### Exercise:
In your reply, reproduce the lines from the first one below to the line containing "[placed cells by", inclusive, exactly as they stand.

[Dataset entries]
>>>

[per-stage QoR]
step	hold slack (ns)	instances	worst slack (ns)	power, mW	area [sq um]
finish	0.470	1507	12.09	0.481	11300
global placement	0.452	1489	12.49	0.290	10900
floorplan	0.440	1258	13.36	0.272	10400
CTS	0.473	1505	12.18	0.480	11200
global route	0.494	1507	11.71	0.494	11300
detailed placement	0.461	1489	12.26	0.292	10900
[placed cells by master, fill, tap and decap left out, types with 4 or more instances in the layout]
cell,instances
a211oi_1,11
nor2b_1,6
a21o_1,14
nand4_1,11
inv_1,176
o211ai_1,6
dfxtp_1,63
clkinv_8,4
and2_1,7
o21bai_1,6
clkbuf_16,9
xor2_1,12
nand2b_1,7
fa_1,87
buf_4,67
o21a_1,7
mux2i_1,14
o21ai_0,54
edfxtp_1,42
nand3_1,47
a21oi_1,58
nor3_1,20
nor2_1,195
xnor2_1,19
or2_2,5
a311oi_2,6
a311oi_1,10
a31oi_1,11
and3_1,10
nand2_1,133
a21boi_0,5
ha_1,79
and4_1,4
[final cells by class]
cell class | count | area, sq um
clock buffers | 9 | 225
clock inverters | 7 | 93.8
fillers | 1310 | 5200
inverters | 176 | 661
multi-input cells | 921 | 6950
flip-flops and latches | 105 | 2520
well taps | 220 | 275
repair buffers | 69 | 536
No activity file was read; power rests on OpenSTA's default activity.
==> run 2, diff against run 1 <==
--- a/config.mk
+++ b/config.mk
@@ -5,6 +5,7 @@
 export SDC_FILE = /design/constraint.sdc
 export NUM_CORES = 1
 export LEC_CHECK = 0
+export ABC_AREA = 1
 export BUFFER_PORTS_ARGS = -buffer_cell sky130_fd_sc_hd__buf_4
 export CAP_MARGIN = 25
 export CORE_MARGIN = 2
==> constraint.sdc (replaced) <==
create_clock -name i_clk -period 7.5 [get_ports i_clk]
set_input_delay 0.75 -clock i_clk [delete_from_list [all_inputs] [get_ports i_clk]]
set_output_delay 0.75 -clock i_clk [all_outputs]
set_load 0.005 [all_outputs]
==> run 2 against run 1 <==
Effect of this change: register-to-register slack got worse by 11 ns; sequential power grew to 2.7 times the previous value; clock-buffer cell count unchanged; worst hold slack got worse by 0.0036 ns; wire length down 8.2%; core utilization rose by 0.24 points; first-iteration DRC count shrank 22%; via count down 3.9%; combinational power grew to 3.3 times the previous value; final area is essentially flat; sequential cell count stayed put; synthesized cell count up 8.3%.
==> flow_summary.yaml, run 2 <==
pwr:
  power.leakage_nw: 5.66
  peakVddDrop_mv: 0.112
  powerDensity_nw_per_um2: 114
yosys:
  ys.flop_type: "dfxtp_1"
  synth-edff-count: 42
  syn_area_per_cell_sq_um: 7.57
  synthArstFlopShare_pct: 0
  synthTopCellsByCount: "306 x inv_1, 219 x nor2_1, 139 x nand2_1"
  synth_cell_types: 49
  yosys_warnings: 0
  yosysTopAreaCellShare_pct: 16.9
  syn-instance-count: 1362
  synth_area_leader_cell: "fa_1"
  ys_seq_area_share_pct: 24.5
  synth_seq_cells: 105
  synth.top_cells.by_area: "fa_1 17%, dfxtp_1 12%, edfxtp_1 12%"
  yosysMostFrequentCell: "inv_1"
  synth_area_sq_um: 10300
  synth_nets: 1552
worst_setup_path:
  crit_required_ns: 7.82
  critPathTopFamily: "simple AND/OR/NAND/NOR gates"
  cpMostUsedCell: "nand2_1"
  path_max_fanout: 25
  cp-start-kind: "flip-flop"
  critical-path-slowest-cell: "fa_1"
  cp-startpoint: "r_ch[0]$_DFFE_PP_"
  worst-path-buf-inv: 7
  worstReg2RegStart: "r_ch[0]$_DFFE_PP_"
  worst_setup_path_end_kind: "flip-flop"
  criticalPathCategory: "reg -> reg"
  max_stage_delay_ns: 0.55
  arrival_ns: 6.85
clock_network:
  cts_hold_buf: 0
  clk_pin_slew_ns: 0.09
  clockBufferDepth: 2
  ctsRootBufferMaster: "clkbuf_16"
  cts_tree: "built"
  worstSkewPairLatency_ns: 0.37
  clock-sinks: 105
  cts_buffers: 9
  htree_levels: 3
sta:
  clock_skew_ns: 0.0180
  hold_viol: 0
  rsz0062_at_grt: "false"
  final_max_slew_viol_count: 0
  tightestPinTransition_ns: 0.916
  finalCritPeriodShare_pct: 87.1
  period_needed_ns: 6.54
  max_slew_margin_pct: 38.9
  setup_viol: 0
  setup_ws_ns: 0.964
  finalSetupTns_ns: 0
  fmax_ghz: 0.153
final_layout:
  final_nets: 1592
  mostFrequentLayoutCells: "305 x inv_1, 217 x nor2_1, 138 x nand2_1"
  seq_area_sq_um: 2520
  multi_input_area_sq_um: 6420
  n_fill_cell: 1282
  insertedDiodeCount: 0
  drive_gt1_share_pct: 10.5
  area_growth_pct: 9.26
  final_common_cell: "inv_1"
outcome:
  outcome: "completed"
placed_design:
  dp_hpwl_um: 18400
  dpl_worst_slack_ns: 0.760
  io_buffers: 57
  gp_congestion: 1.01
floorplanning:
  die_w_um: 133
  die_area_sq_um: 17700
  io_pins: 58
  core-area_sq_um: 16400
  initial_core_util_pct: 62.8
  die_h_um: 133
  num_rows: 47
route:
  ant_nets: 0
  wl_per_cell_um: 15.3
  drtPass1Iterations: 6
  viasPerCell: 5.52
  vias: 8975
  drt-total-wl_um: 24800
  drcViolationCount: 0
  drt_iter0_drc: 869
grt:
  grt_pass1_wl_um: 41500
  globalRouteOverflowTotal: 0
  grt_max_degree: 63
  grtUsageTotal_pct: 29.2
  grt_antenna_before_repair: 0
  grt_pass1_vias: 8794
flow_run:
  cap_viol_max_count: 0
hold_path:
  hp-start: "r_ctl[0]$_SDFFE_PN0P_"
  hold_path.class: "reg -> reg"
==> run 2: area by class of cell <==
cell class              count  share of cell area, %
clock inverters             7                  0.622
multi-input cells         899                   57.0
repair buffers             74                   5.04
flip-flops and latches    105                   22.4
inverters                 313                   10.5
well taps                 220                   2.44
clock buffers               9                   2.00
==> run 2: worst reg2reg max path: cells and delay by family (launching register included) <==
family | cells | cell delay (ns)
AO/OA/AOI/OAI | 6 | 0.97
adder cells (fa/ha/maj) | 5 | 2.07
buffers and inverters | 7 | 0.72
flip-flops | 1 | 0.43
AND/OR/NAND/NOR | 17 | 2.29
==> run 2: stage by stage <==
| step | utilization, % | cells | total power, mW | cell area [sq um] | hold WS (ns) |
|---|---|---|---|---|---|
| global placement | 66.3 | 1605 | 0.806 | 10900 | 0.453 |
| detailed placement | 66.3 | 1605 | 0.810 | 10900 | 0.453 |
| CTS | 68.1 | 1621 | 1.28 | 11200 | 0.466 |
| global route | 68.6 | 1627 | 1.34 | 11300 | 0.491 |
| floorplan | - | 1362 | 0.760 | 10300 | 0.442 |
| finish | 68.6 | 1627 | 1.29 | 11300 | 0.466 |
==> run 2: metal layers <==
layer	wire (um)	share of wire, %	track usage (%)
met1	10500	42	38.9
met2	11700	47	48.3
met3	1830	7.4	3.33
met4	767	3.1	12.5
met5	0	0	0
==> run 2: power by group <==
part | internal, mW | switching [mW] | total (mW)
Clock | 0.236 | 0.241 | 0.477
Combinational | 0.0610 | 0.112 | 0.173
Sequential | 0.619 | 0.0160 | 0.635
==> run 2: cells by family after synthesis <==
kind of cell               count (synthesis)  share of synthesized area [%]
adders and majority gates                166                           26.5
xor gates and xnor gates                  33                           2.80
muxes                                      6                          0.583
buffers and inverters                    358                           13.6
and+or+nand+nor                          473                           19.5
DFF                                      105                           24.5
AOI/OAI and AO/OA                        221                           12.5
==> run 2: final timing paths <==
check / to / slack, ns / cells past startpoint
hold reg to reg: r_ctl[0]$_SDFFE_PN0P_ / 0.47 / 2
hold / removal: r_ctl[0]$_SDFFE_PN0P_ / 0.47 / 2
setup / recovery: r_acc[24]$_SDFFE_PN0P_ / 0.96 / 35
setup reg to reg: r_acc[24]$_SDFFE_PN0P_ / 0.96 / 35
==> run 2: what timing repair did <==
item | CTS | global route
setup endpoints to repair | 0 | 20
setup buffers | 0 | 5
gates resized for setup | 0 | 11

<<<

### Exercise output:
[per-stage QoR]
step	hold slack (ns)	instances	worst slack (ns)	power, mW	area [sq um]
finish	0.470	1507	12.09	0.481	11300
global placement	0.452	1489	12.49	0.290	10900
floorplan	0.440	1258	13.36	0.272	10400
CTS	0.473	1505	12.18	0.480	11200
global route	0.494	1507	11.71	0.494	11300
detailed placement	0.461	1489	12.26	0.292	10900
[placed cells by master, fill, tap and decap left out, types with 4 or more instances in the layout]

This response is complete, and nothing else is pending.